To confirm that the stem cells were responsible for the animals’ improved function, the researchers used a targeted toxin to kill the neurons that had developed from them in another group of mice given the combination therapy. These mice showed the same improved performance on the tests of sensory and motor functions prior to being given the toxin but lost these gains afterwards, suggesting that the neurons that grew from the implanted cells were necessary for the improvements.
In a separate experiment, the team examined the connections between the neurons that developed from the stem cells in the damaged brain region and nerve cells in a nearby region called the primary motor cortex. The mice given the stem cells and 3K3A-APC had many more neuronal connections, called synapses, linking these areas than mice given the placebo.
Then, when the researchers stimulated the mince's paws with a vibration, the neurons that grew from the stem cells exhibited a stronger response in the mice that were treated.
"That means the transplanted cells are being functionally integrated into the host's brain after treatment with 3K3A-APC. No one in the stroke field has ever shown this, so I believe this is going to be the gold standard for future studies." Dr. Berislav Zlokovic also added.
3K3A-APC is currently being studied in a NINDS-funded Phase II clinical trial to determine if it can reduce the death of neurons deprived of blood flow immediately following a stroke. As a result of the new mouse study, Dr. Zlokovic and his team, including co-first authors Yaoming Wang and Zhen Zhao, now hope to pursue another Phase II clinical trial to test whether the combination of neural stem cell grafts and 3K3A-APC can stimulate the growth of new neurons in human stroke patients to improve function. If that trial succeeds, it may be possible to test the treatment’s effects on other neurological conditions, such as spinal cord injuries, for which stem cell therapies are being investigated.
"This USC-led animal study could pave the way for a potential breakthrough in how we treat people who have experienced a stroke," says Jim Koenig, Ph.D., program director at the National Institute of Health's National Institute of Neurological Disorders and Stroke(NINDS), who funded the study.

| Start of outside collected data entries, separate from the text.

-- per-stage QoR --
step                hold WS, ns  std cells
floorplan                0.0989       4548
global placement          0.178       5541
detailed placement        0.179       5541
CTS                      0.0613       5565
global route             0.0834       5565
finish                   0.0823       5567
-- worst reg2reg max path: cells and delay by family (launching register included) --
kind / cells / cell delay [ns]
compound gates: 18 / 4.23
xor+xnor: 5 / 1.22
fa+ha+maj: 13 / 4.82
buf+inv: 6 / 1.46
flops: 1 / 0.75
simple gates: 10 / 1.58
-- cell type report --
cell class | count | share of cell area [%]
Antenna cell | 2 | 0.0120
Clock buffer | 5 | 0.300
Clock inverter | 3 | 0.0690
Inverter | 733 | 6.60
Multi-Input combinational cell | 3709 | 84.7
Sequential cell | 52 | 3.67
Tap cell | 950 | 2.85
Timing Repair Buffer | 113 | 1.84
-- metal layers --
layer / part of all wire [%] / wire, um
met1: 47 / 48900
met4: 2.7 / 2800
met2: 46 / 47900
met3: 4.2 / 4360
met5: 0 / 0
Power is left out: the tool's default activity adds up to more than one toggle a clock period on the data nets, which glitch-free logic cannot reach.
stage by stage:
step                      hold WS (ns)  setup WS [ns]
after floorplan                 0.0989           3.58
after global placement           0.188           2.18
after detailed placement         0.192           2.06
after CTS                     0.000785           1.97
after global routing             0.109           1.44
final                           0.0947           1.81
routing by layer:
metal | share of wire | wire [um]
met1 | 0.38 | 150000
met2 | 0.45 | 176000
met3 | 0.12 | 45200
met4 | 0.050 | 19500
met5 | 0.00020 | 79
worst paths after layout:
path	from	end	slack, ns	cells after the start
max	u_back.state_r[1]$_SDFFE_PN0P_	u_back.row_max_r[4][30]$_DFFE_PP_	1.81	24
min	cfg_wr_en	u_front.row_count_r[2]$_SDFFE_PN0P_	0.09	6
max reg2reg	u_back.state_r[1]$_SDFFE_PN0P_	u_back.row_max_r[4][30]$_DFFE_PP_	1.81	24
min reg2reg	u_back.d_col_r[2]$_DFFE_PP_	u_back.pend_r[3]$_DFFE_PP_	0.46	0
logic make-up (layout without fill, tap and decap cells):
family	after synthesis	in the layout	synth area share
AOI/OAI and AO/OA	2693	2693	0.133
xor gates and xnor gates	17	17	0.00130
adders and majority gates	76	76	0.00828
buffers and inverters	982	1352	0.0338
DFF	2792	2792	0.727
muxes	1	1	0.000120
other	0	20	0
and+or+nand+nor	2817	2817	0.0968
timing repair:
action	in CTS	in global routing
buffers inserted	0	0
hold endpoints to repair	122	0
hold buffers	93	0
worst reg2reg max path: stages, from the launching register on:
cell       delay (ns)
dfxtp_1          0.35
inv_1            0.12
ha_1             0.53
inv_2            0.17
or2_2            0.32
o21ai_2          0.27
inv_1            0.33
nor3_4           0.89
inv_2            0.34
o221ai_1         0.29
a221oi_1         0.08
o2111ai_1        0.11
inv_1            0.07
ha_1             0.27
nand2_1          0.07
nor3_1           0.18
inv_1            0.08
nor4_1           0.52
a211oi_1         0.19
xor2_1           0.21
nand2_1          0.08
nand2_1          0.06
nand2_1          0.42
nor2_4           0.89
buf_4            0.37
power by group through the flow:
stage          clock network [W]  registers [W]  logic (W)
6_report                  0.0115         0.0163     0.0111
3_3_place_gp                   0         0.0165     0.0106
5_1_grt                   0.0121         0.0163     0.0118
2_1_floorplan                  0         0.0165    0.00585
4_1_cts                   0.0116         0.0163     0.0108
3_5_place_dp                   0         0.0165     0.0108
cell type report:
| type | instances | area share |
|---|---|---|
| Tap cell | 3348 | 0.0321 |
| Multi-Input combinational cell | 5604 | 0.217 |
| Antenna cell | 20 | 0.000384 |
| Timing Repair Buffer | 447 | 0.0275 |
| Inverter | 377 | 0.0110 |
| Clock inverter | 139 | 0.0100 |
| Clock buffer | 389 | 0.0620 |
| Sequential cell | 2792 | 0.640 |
===== src/flat_wrapper.sv =====
// flat-port wrapper written by rule: the top's interface ports become plain ports
module deadline_timer_sec_ms_top_flat import dts_pkg::*;
  (clock, reset, req_chan_valid, req_chan_op, req_chan_delay_ms, req_chan_now_sec, req_chan_now_msec, req_chan_ready, rsp_chan_valid, rsp_chan_timed_out, rsp_chan_remaining_ms, rsp_chan_ready);
  dts_req_if req_chan_i ();
  dts_rsp_if rsp_chan_i ();
  input logic clock;
  input logic reset;
  input wire logic [$bits(req_chan_i.valid)-1:0] req_chan_valid;
  input wire logic [$bits(req_chan_i.op)-1:0] req_chan_op;
  input wire logic [$bits(req_chan_i.delay_ms)-1:0] req_chan_delay_ms;
  input wire logic [$bits(req_chan_i.now_sec)-1:0] req_chan_now_sec;
  input wire logic [$bits(req_chan_i.now_msec)-1:0] req_chan_now_msec;
  output wire logic [$bits(req_chan_i.ready)-1:0] req_chan_ready;
  output wire logic [$bits(rsp_chan_i.valid)-1:0] rsp_chan_valid;
  output wire logic [$bits(rsp_chan_i.timed_out)-1:0] rsp_chan_timed_out;
  output wire logic [$bits(rsp_chan_i.remaining_ms)-1:0] rsp_chan_remaining_ms;
  input wire logic [$bits(rsp_chan_i.ready)-1:0] rsp_chan_ready;
  assign req_chan_i.valid = req_chan_valid;
  assign req_chan_i.op = req_chan_op;
  assign req_chan_i.delay_ms = req_chan_delay_ms;
  assign req_chan_i.now_sec = req_chan_now_sec;
  assign req_chan_i.now_msec = req_chan_now_msec;
  assign req_chan_ready = req_chan_i.ready;
  assign rsp_chan_valid = rsp_chan_i.valid;
  assign rsp_chan_timed_out = rsp_chan_i.timed_out;
  assign rsp_chan_remaining_ms = rsp_chan_i.remaining_ms;
  assign rsp_chan_i.ready = rsp_chan_ready;
  deadline_timer_sec_ms_top u_core (.clock(clock), .reset(reset), .req_chan(req_chan_i), .rsp_chan(rsp_chan_i));
endmodule

===== config.mk =====
export PLATFORM = sky130hd
export DESIGN_NAME = deadline_timer_sec_ms_top_flat
export DESIGN_NICKNAME = d
export VERILOG_FILES = /design/src/sv/dts_pkg.sv /design/src/sv/dts_if.sv /design/src/sv/deadline_timer_sec_ms_top.sv /design/src/flat_wrapper.sv
export SDC_FILE = /design/constraint.sdc
export NUM_CORES = 2
export LEC_CHECK = 0
export ABC_CLOCK_PERIOD_IN_PS = 9250
export BUFFER_PORTS_ARGS = -buffer_cell sky130_fd_sc_hd__buf_4
export CORE_ASPECT_RATIO = 1.75
export CORE_MARGIN = 2
export CORE_UTILIZATION = 55
export DETAILED_ROUTE_END_ITERATION = 12
export HOLD_SLACK_MARGIN = 0.12
export PLACE_DENSITY_LB_ADDON = 0.25
export RECOVER_POWER = 100
export SYNTH_ARGS = -nofsm -noshare
export SYNTH_HDL_FRONTEND = slang
export SYNTH_SLANG_ARGS = --single-unit

===== constraint.sdc =====
create_clock -name clock -period 9.25 [get_ports clock]
set_clock_uncertainty 0.15 [all_clocks]
set_input_delay 1.85 -clock clock [delete_from_list [all_inputs] [get_ports clock]]
set_output_delay 1.85 -clock clock [all_outputs]
set_load 0.05 [all_outputs]
$ cat config.mk
export PLATFORM = sky130hd
export DESIGN_NAME = pcfwrl_cell
export DESIGN_NICKNAME = d
export VERILOG_FILES = /design/src/rtl/pcfwrl_pkg.sv /design/src/rtl/pcfwrl_cell.sv
export SDC_FILE = /design/constraint.sdc
export NUM_CORES = 1
export LEC_CHECK = 0
export ABC_AREA = 1
export BUFFER_PORTS_ARGS = -buffer_cell sky130_fd_sc_hd__buf_2
export CORE_MARGIN = 5
export CORE_UTILIZATION = 25
export CTS_CLUSTER_DIAMETER = 100
export DETAILED_ROUTE_END_ITERATION = 10
export PLACE_DENSITY = 0.47
export SLEW_MARGIN = 10
export SYNTH_ARGS = -nofsm -noshare
export SYNTH_HDL_FRONTEND = slang
export SYNTH_SLANG_ARGS = --single-unit
export TNS_END_PERCENT = 1
$ cat constraint.sdc
create_clock -name clk -period 9.7 [get_ports clk]
set_input_delay 1.455 -clock clk [delete_from_list [all_inputs] [get_ports clk]]
set_output_delay 1.455 -clock clk [all_outputs]
set_load 0.01 [all_outputs]
**config.mk**
```make
export PLATFORM = sky130hd
export DESIGN_NAME = wia_mid
export DESIGN_NICKNAME = d
export VERILOG_FILES = /design/src/hw/rtl/wia_pkg.sv /design/src/hw/rtl/wia_mid.sv
export SDC_FILE = /design/constraint.sdc
export NUM_CORES = 2
export LEC_CHECK = 0
export ABC_AREA = 1
export ABC_CLOCK_PERIOD_IN_PS = 84600
export BUFFER_PORTS_ARGS = -buffer_cell sky130_fd_sc_hd__buf_2
export CORE_AREA = 5 5 614 616
export DETAILED_ROUTE_END_ITERATION = 10
export DIE_AREA = 0 0 619 621
export HOLD_SLACK_MARGIN = 0.08
export SLEW_MARGIN = 20
export SYNTH_ARGS = -nofsm -noshare
export SYNTH_HDL_FRONTEND = slang
export SYNTH_SLANG_ARGS = --single-unit
```
**constraint.sdc**
```tcl
create_clock -name clk_i -period 84.6 [get_ports clk_i]
set_clock_uncertainty 0.15 [all_clocks]
set_input_delay 16.92 -clock clk_i [delete_from_list [all_inputs] [get_ports clk_i]]
set_output_delay 16.92 -clock clk_i [all_outputs]
set_load 0.05 [all_outputs]
```
**src/hw/rtl/wia_pkg.sv**
```systemverilog
// Shared types and constants of the wide integer ALU.
`default_nettype none

package wia_pkg;

  localparam int PortLimbW = 64;
  localparam int MaxLimbs  = 4;
  localparam int ActionW   = 4;
  localparam int AmountW   = 9;
  // low bits of the shift count applied in the second stage
  localparam int FineW     = 4;

  typedef enum logic [ActionW-1:0] {
    ACT_ADD       = 4'd0,
    ACT_SUB       = 4'd1,
    ACT_AND       = 4'd2,
    ACT_OR        = 4'd3,
    ACT_XOR       = 4'd4,
    ACT_NOT       = 4'd5,
    ACT_SHL       = 4'd6,
    ACT_SHR       = 4'd7,
    ACT_NEG       = 4'd8,
    ACT_ABS       = 4'd9,
    ACT_UCMP      = 4'd10,
    ACT_SCMP      = 4'd11,
    ACT_CLEARSIGN = 4'd12,
    ACT_SEXT      = 4'd13
  } action_e;

  typedef enum logic [1:0] {
    CMP_EQ = 2'd0,
    CMP_GT = 2'd1,
    CMP_LT = 2'd2
  } cmp_e;

  typedef struct packed {
    logic             sel_sum;
    logic             cin;
    logic             shift_op;
    logic             shift_left;
    logic [FineW-1:0] fine;
    logic             is_cmp;
    logic             is_scmp;
    logic             sign_diff;
    logic             a_zero;
    logic             a_neg;
  } front_ctrl_t;

  typedef struct packed {
    logic sel_sum;
    logic cin;
    cmp_e cmp;
    logic a_zero;
    logic a_neg;
  } mid_ctrl_t;

endpackage

`default_nettype wire

```
**src/hw/rtl/wia_mid.sv**
```systemverilog
// Second stage: per-limb carry-select sums, fine shift, compare resolution.
`default_nettype none

module wia_mid import wia_pkg::*; #(
  parameter int  LIMB_COUNT = 4,
  parameter int  LIMB_WIDTH = 64,
  localparam int TotalW     = LIMB_COUNT * LIMB_WIDTH,
  localparam int SumW       = LIMB_COUNT * (LIMB_WIDTH + 1)
) (
  input  logic                  clk_i,
  input  logic                  rst_ni,
  input  logic                  valid_i,
  output logic                  ready_o,
  input  front_ctrl_t           ctrl_i,
  input  logic [TotalW-1:0]     x_i,
  input  logic [TotalW-1:0]     y_i,
  input  logic [TotalW-1:0]     other_i,
  input  logic [LIMB_COUNT-1:0] gt_i,
  input  logic [LIMB_COUNT-1:0] lt_i,
  output logic                  valid_o,
  input  logic                  ready_i,
  output mid_ctrl_t             ctrl_o,
  output logic [SumW-1:0]       s0_o,
  output logic [SumW-1:0]       s1_o,
  output logic [TotalW-1:0]     other_o
);

  localparam int LimbSumW = LIMB_WIDTH + 1;

  mid_ctrl_t          ctrl_d, ctrl_q;
  logic [SumW-1:0]    s0_d, s0_q, s1_d, s1_q;
  logic [TotalW-1:0]  other_d, other_q;
  cmp_e               ucmp;
  logic               valid_q;

  // each limb summed for both carry-in values
  for (genvar i = 0; i < LIMB_COUNT; i++) begin : g_sum
    assign s0_d[i*LimbSumW +: LimbSumW] = {1'b0, x_i[i*LIMB_WIDTH +: LIMB_WIDTH]}
                                        + {1'b0, y_i[i*LIMB_WIDTH +: LIMB_WIDTH]};
    assign s1_d[i*LimbSumW +: LimbSumW] = {1'b0, x_i[i*LIMB_WIDTH +: LIMB_WIDTH]}
                                        + {1'b0, y_i[i*LIMB_WIDTH +: LIMB_WIDTH]}
                                        + LimbSumW'(1);
  end

  always_comb begin
    // higher limbs override lower ones
    ucmp = CMP_EQ;
    for (int i = 0; i < LIMB_COUNT; i++) begin
      if (gt_i[i]) begin
        ucmp = CMP_GT;
      end else if (lt_i[i]) begin
        ucmp = CMP_LT;
      end
    end
    ctrl_d.sel_sum = ctrl_i.sel_sum;
    ctrl_d.cin     = ctrl_i.cin;
    ctrl_d.a_zero  = ctrl_i.a_zero;
    ctrl_d.a_neg   = ctrl_i.a_neg;
    priority if (!ctrl_i.is_cmp) begin
      ctrl_d.cmp = CMP_EQ;
    end else if (ctrl_i.is_scmp && ctrl_i.sign_diff) begin
      ctrl_d.cmp = ctrl_i.a_neg ? CMP_LT : CMP_GT;
    end else begin
      ctrl_d.cmp = ucmp;
    end
    if (ctrl_i.shift_op) begin
      other_d = ctrl_i.shift_left ? (other_i << ctrl_i.fine) : (other_i >> ctrl_i.fine);
    end else begin
      other_d = other_i;
    end
  end

  assign ready_o = !valid_q || ready_i;

  always_ff @(posedge clk_i or negedge rst_ni) begin
    if (!rst_ni) begin
      valid_q <= 1'b0;
    end else if (ready_o) begin
      valid_q <= valid_i;
    end
  end

  always_ff @(posedge clk_i) begin
    if (valid_i && ready_o) begin
      ctrl_q  <= ctrl_d;
      s0_q    <= s0_d;
      s1_q    <= s1_d;
      other_q <= other_d;
    end
  end

  assign valid_o = valid_q;
  assign ctrl_o  = ctrl_q;
  assign s0_o    = s0_q;
  assign s1_o    = s1_q;
  assign other_o = other_q;

endmodule

`default_nettype wire

```
==> impl_metrics.json <==
{
  "depth_of_the_worst_register_to_register_path": 6,
  "avgViaCountPerCell": 4.793,
  "part_of_the_yosys_area_used_for_sequential_elements": 0.2879,
  "dr_total_vias": 96230,
  "power.clock.fraction": 0.275,
  "cts_inserted_buffers": 99,
  "number_of_nets_in_the_synthesized_netlist": 14720,
  "grt_max_degree": 219,
  "synthDominantCellAreaShare": 0.2876,
  "via_count_of_the_first_global_routing_pass": 88650,
  "seq_power_share": 0.303,
  "gp_congestion": 0.9919,
  "dieArea_um2": 384400,
  "combPwrFrac": 0.421,
  "ys_warn_count": 0,
  "cp_num_buf_inv": 3,
  "cell_chain_critical_path": "buf_2, inv_1, nand2_1, buf_2",
  "timing.critical_path.slowest_stage_cell": "sky130_fd_sc_hd__buf_2",
  "groute.layer.met2.usage": 0.3776,
  "cts.repair_timing.setup_buffer_count": 0,
  "setup_crit_end_kind": "output port",
  "critical_path.most_common_cell": "sky130_fd_sc_hd__buf_2",
  "clk_pin_slew_worst_paths_ns": 0.06,
  "worst-slew-pin-transition_ns": 1.207,
  "syn_inst": 13670,
  "maxClockFrequency_ghz": 0.02900,
  "synth_cell_types": 59,
  "core_area_um2": 370800,
  "slew-limit-headroom": 0.1895,
  "timing.critical_path.arrival_ns": 17.42,
  "globalRouteMet1Util": 0.2761,
  "busiest_layer": "met2",
  "globalRouteMet3Util": 0.04117,
  "drive_gt1_frac": 0.1303,
  "area_growth_pct": 20.26,
  "total_neg_setup_slack_ns": 0,
  "die_w_um": 619,
  "pre_cts_ws_ns": 50.11,
  "maximum_level_of_the_cts_h_tree": 3,
  "final.min_clock_period_ns": 34.49,
  "synth_flop_cell": "sky130_fd_sc_hd__edfxtp_1",
  "finalHoldViolCount": 0,
  "whs_path_cells": 2,
  "antenna_left": 0,
  "design_area_um2": 98190,
  "worst-path-stages": 4,
  "i_o_pins": 1577,
  "fin_nets": 15990,
  "most_frequent_cell_after_synthesis": "sky130_fd_sc_hd__nand2_1",
  "drc": 0,
  "floorplan.rows": 224,
  "start_kind": "input port",
  "ys_async_sr_fraction": 0.001277,
  "power.share.switching": 0.4488,
  "run_status": "finished, final reports clean",
  "leakagePower_nw": 49.57,
  "ys_top_cells_by_area": "sky130_fd_sc_hd__edfxtp_1 (29%), sky130_fd_sc_hd__nand2_1 (24%), sky130_fd_sc_hd__inv_1 (10%)",
  "setup_viol": 0,
  "final_min_period_over_clock_period": 0.4077,
  "cts-root-to-sink-buffers": 4,
  "rsz0062_at_grt": "false",
  "post_cts.resized_instances": 0,
  "root_buffer": "sky130_fd_sc_hd__clkbuf_16",
  "register_cell_area_after_layout_um2": 23510,
  "cell_class_contributing_the_biggest_share_of_worst_path_delay": "buffers and inverters",
  "power-per-cell-area_nw_per_um2": 16.72,
  "global_route.overflow_total": 0,
  "pre_repair_dr_iteration_count": 8,
  "post-synth-top-area-cell": "sky130_fd_sc_hd__edfxtp_1",
  "fin_hold_ws_ns": 0.4501,
  "number_of_pins_with_negative_max_slew_slack_in_the_final_report": 0,
  "final_critical_path_setup_slack_ns": 50.11,
  "antenna_found_initial": 182,
  "p_int_mw": 0.9051,
  "path_max_fanout": 2,
  "initial_utilization": 0.2202,
  "chipHeight_um": 621,
  "synth_area_per_cell_um2": 5.975,
  "synthesis.area_um2": 81650,
  "multi_input_comb_area_um2": 47950,
  "post_synth_edffs": 782,
  "maxCapViolations": 0,
  "drt_iter0_drc": 9868,
  "crit_required_ns": 67.53,
  "place.detailed.hpwl_um": 382100,
  "timing.critical_path.slowest_cell_delay_ns": 0.22,
  "wl_per_cell_um": 22.82,
  "port_buffers": 1576,
  "worstHoldPathType": "register to register",
  "wire_length_of_the_first_global_routing_pass_um": 636500,
  "holdBufCountCts": 0,
  "psw_mw": 0.7369,
  "clkLatencyLatePin_ns": 0.73,
  "netlist_top_cells_count": "sky130_fd_sc_hd__nand2_1 (5204), sky130_fd_sc_hd__inv_1 (2251), sky130_fd_sc_hd__nor2_1 (1232), sky130_fd_sc_hd__a21oi_1 (1004), sky130_fd_sc_hd__o21ai_0 (787)",
  "tritoncts_num_sinks": 783,
  "fillers": 42730,
  "cts_tree": "done",
  "crit_type": "input port to output port",
  "grt_total_usage": 0.2252,
  "wirelength_um": 458000,
  "peakVddDrop_uv": 12.98,
  "dpl_cell_area_um2": 94620,
  "post-layout-total-power_mw": 1.642,
  "yosys_register_bits": 783
}
[flip-flops by register name (all words and copies together), names as in the netlist]
signal,count
s0_o,260
valid_o,1
ctrl_o,6
s1_o,260
other_o,256
[per-layer routing]
layer | wire length (um) | up-vias | part of all wire
met5 | 497 | - | 0.0011
met4 | 25450 | 76 | 0.056
met3 | 38810 | 811 | 0.085
met2 | 214100 | 4392 | 0.47
met1 | 179100 | 44700 | 0.39
li1 | - | 46250 | -
[worst reg2reg max path, stage by stage, from the launching register on]
cell and delay (ns):
sky130_fd_sc_hd__dfrtp_1 0.42, sky130_fd_sc_hd__a21oi_4 0.18, sky130_fd_sc_hd__buf_12 0.59, sky130_fd_sc_hd__buf_4 0.92
sky130_fd_sc_hd__buf_4 0.76, sky130_fd_sc_hd__buf_4 0.92, sky130_fd_sc_hd__buf_4 0.71
[kinds of logic after synthesis]
group / share of synthesized area
AO/OA/AOI/OAI: 0.1435
XOR/XNOR: 0.02316
adder cells (fa/ha/maj): 0.04082
buffers and inverters: 0.1254
flip-flops: 0.2879
multiplexers: 0.007110
AND/OR/NAND/NOR: 0.3721
[placed cells by master (no fill, tap or decap), types with 103 or more instances in the layout]
cell type                     n
sky130_fd_sc_hd__o21ai_0    787
sky130_fd_sc_hd__nand3_1    646
sky130_fd_sc_hd__ha_1       260
sky130_fd_sc_hd__a221oi_1   118
sky130_fd_sc_hd__inv_1     2250
sky130_fd_sc_hd__nand2_1   5203
sky130_fd_sc_hd__xor2_1     106
sky130_fd_sc_hd__a21oi_1   1003
sky130_fd_sc_hd__diode_2    103
sky130_fd_sc_hd__nor2_1    1229
sky130_fd_sc_hd__buf_2     1572
sky130_fd_sc_hd__edfxtp_1   782
sky130_fd_sc_hd__nand4_1    144
[power by group through the flow]
stage	clock network (mW)	registers, mW	logic, mW
final	0.452	0.498	0.692
after global routing	0.479	0.501	0.742
after CTS	0.465	0.499	0.687
after detailed placement	0	0.506	0.684
after global placement	0	0.507	0.684
after floorplan	0	0.655	0.313
[final timing paths]
kind	startpoint	end	slack [ns]
min in group asynchronous	rst_ni	valid_o	15.80
min	valid_o	valid_o	0.45
max reg2reg	valid_o	other_o[248]	79.62
max in group asynchronous	rst_ni	valid_o	68.41
min reg2reg	valid_o	valid_o	0.45
max	ready_i	ready_o	50.11
[cell type report]
cell class              count  area share
repair buffers           1629     0.08580
flip-flops and latches    783      0.2394
multi-input cells       10160      0.4883
clock buffers             117     0.02634
well taps                4972     0.06336
diodes                    103    0.002625
clock inverters            55    0.007340
inverters                2261     0.08680
[per-stage QoR]
stage / instances / util
after CTS: 19970 / 0.2641
after detailed placement: 19800 / 0.2552
final: 20080 / 0.2648
after global placement: 19800 / 0.2552
after floorplan: 13670 / -
after global routing: 20030 / 0.2645
Note: power is estimated with default switching activity, not from simulation.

"If the therapy works in humans," heads, "it could markedly accelerate the recovery of these patients."
The study was supported by the NIH (NS090904,NS075345, HL052246 and HL031950) with additional funding provided by the National Natural Science Foundation of China, the Adelson Medical Research Foundation, the New York State Stem Cell Research Board, the Novo Nordisk Foundation, the Lundbeck Foundation, the National Multiple Sclerosis Society,and the ALS Association.
There is no doubt that the therapeutic potential of stem cells has so profoundly changed the landscape of medical research. This process has spawned an entirely new field in the regenerative medicine.
Not only there is certainly a great deal of promise, but also a tendency to think that a cure is just around the corner.The way from research to the clinic is often long and complicated, with many small advances. Our aim is to present an objective view of the most important advances, to provide a foundation knowledge against which to read and evaluate new research as it emerges.